This post originally appeared on Think Progress. BP’s blownout Deepwater Horizon well gushed up to 2.6 million gallons a day, the federal government now says, a total equivalent of 19 Exxon Valdezes. For months, BP insisted the figure of 5,000 barrels a day (less than one tenth the actual amount) was the “best estimate” — even as outside experts got it right. According to this new estimate, the oil giant liable for the Gulf of Mexico disaster will be responsible for a $21 billion fine — $4,300 for each barrel of oil. The subscription-only Energy Guardian notes that this figure for the oil disaster “reveals how far off initial estimates turned out to be”:
At its height, BP’s leaking well gushed 62,000 barrels of oil a day, the federal government said Monday in a revision of its figures that reveals how far off initial estimates turned out to be. The government and BP initially offered estimates of the leak at 1,000 and 5,000 of barrels a day shortly after it began in late April, eventually reaching an estimate of between 35,000 and 60,000 barrels a day after several revisions. The new estimate Monday by federal scientists means 4.9 million barrels of oil likely were released by the well before it was temporarily capped last month. BP hopes to complete an operation this week that will permanently seal the ill-fated well.

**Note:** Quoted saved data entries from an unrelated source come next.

===== src/rtl/mv_uart_cmd_rx.sv =====
// UART command receiver: 8N1 bytes parsed into 4-byte frames (0xA5, addr, data, addr+data) that issue config writes.
// Define MV_UART_RX_PARITY_EN to expect an even-parity bit between the data bits and the stop bit.
module mv_uart_cmd_rx #(
    parameter int CLK_HZ       = 16000000,
    parameter int BAUD         = 115200,
    parameter int TIMEOUT_BITS = 20
) (
    input  logic       sys_clk,
    input  logic       sys_rst,
    input  logic       rx,
    output logic       byte_valid,
    output logic [7:0] byte_data,
    output logic       cfg_wr,
    output logic [7:0] cfg_addr,
    output logic [7:0] cfg_data,
    output logic       frame_err,
    output logic       chk_err,
    output logic       busy
);

    localparam int CLKS_PER_BIT = CLK_HZ / BAUD;
    localparam int HALF_BIT     = CLKS_PER_BIT / 2;
    localparam int TMO_CLKS     = TIMEOUT_BITS * CLKS_PER_BIT;
    localparam int BW           = $clog2(CLKS_PER_BIT + 1);
    localparam int TW           = $clog2(TMO_CLKS + 1);

    // Start load is two short: one clock is spent detecting the edge in IDLE and
    // one more because the sample happens on the clock after the count expires.
    localparam logic [BW-1:0] START_LOAD = BW'(HALF_BIT - 2);
    localparam logic [BW-1:0] BIT_LOAD   = BW'(CLKS_PER_BIT - 1);
    localparam logic [TW-1:0] TMO_LOAD   = TW'(TMO_CLKS);
    localparam logic [7:0]    SYNC_BYTE  = 8'hA5;

    typedef enum logic [2:0] {
        B_IDLE,
        B_START,
        B_DATA,
`ifdef MV_UART_RX_PARITY_EN
        B_PARITY,
`endif
        B_STOP
    } bit_state_t;

    typedef enum logic [1:0] {
        P_SYNC,
        P_ADDR,
        P_DATA,
        P_CHK
    } parse_state_t;

    logic [1:0]   rx_sync;
    logic         rxs;

    bit_state_t   bstate_q, bstate_d;
    logic [BW-1:0] bit_cnt_q, bit_cnt_d;
    logic [2:0]   bit_idx_q, bit_idx_d;
    logic [7:0]   shift_q, shift_d;
    logic         rx_ok, rx_bad;
    logic         stop_good;

`ifdef MV_UART_RX_PARITY_EN
    logic         par_err_q, par_err_d;
`endif

    parse_state_t pstate_q, pstate_d;
    logic [7:0]   addr_q, addr_d;
    logic [7:0]   data_q, data_d;
    logic [7:0]   sum;
    logic         wr_d, cerr_d;
    logic [TW-1:0] tmo_cnt_q;

    always_ff @(posedge sys_clk or posedge sys_rst) begin
        if (sys_rst) begin
            rx_sync <= 2'b11;
        end else begin
            rx_sync <= {rx_sync[0], rx};
        end
    end

    assign rxs = rx_sync[1];

`ifdef MV_UART_RX_PARITY_EN
    assign stop_good = rxs && !par_err_q;
`else
    assign stop_good = rxs;
`endif

    always_comb begin
        bstate_d  = bstate_q;
        bit_cnt_d = bit_cnt_q;
        bit_idx_d = bit_idx_q;
        shift_d   = shift_q;
        rx_ok     = 1'b0;
        rx_bad    = 1'b0;
`ifdef MV_UART_RX_PARITY_EN
        par_err_d = par_err_q;
`endif
        case (bstate_q)
            B_IDLE: begin
                if (!rxs) begin
                    bstate_d  = B_START;
                    bit_cnt_d = START_LOAD;
                end
            end
            B_START: begin
                if (bit_cnt_q != '0) begin
                    bit_cnt_d = bit_cnt_q - BW'(1);
                end else if (rxs) begin
                    bstate_d = B_IDLE;
                end else begin
                    bstate_d  = B_DATA;
                    bit_cnt_d = BIT_LOAD;
                    bit_idx_d = 3'd0;
                end
            end
            B_DATA: begin
                if (bit_cnt_q != '0) begin
                    bit_cnt_d = bit_cnt_q - BW'(1);
                end else begin
                    shift_d   = {rxs, shift_q[7:1]};
                    bit_cnt_d = BIT_LOAD;
                    bit_idx_d = bit_idx_q + 3'd1;
                    if (bit_idx_q == 3'd7) begin
`ifdef MV_UART_RX_PARITY_EN
                        bstate_d = B_PARITY;
`else
                        bstate_d = B_STOP;
`endif
                    end
                end
            end
`ifdef MV_UART_RX_PARITY_EN
            B_PARITY: begin
                if (bit_cnt_q != '0) begin
                    bit_cnt_d = bit_cnt_q - BW'(1);
                end else begin
                    par_err_d = (rxs != ^shift_q);
                    bit_cnt_d = BIT_LOAD;
                    bstate_d  = B_STOP;
                end
            end
`endif
            B_STOP: begin
                if (bit_cnt_q != '0) begin
                    bit_cnt_d = bit_cnt_q - BW'(1);
                end else begin
                    bstate_d = B_IDLE;
                    if (stop_good) begin
                        rx_ok = 1'b1;
                    end else begin
                        rx_bad = 1'b1;
                    end
                end
            end
            default: bstate_d = B_IDLE;
        endcase
    end

    always_ff @(posedge sys_clk or posedge sys_rst) begin
        if (sys_rst) begin
            bstate_q   <= B_IDLE;
            bit_cnt_q  <= '0;
            bit_idx_q  <= 3'd0;
            shift_q    <= 8'h00;
            byte_valid <= 1'b0;
            frame_err  <= 1'b0;
            byte_data  <= 8'h00;
`ifdef MV_UART_RX_PARITY_EN
            par_err_q  <= 1'b0;
`endif
        end else begin
            bstate_q   <= bstate_d;
            bit_cnt_q  <= bit_cnt_d;
            bit_idx_q  <= bit_idx_d;
            shift_q    <= shift_d;
            byte_valid <= rx_ok;
            frame_err  <= rx_bad;
            if (rx_ok) begin
                byte_data <= shift_q;
            end
`ifdef MV_UART_RX_PARITY_EN
            par_err_q  <= par_err_d;
`endif
        end
    end

    assign sum = addr_q + data_q;

    // Parser: SYNC waits for 0xA5, ADDR/DATA latch payload, CHK verifies the sum byte.
    always_comb begin
        pstate_d = pstate_q;
        addr_d   = addr_q;
        data_d   = data_q;
        wr_d     = 1'b0;
        cerr_d   = 1'b0;
        if (frame_err) begin
            pstate_d = P_SYNC;
        end else if (byte_valid) begin
            case (pstate_q)
                P_SYNC: begin
                    if (byte_data == SYNC_BYTE) begin
                        pstate_d = P_ADDR;
                    end
                end
                P_ADDR: begin
                    addr_d   = byte_data;
                    pstate_d = P_DATA;
                end
                P_DATA: begin
                    data_d   = byte_data;
                    pstate_d = P_CHK;
                end
                P_CHK: begin
                    if (byte_data == sum) begin
                        wr_d = 1'b1;
                    end else begin
                        cerr_d = 1'b1;
                    end
                    pstate_d = P_SYNC;
                end
                default: pstate_d = P_SYNC;
            endcase
        end else if ((tmo_cnt_q == '0) && (pstate_q != P_SYNC)) begin
            pstate_d = P_SYNC;
        end
    end

    always_ff @(posedge sys_clk or posedge sys_rst) begin
        if (sys_rst) begin
            pstate_q  <= P_SYNC;
            addr_q    <= 8'h00;
            data_q    <= 8'h00;
            cfg_wr    <= 1'b0;
            chk_err   <= 1'b0;
            cfg_addr  <= 8'h00;
            cfg_data  <= 8'h00;
            tmo_cnt_q <= '0;
        end else begin
            pstate_q <= pstate_d;
            addr_q   <= addr_d;
            data_q   <= data_d;
            cfg_wr   <= wr_d;
            chk_err  <= cerr_d;
            if (wr_d) begin
                cfg_addr <= addr_q;
                cfg_data <= data_q;
            end
            // Counter parks at zero; it only matters once a frame is in progress.
            if (byte_valid) begin
                tmo_cnt_q <= TMO_LOAD;
            end else if (tmo_cnt_q != '0) begin
                tmo_cnt_q <= tmo_cnt_q - TW'(1);
            end
        end
    end

    assign busy = (bstate_q != B_IDLE) || (pstate_q != P_SYNC);

endmodule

Although BP is getting a tax refund on the billions of dollars spent to contain its toxic mess and burnish its image, the company will not be able to write off this fine against its profits. Meanwhile, Republicans are expected to filibuster legislation this week that would reform the oil industry to prevent another such disaster.
Update By comparison, BP's 2008 profit was $21.2 billion. During the global recession of 2009, BP's profit was $14 billion on $239 billion in sales.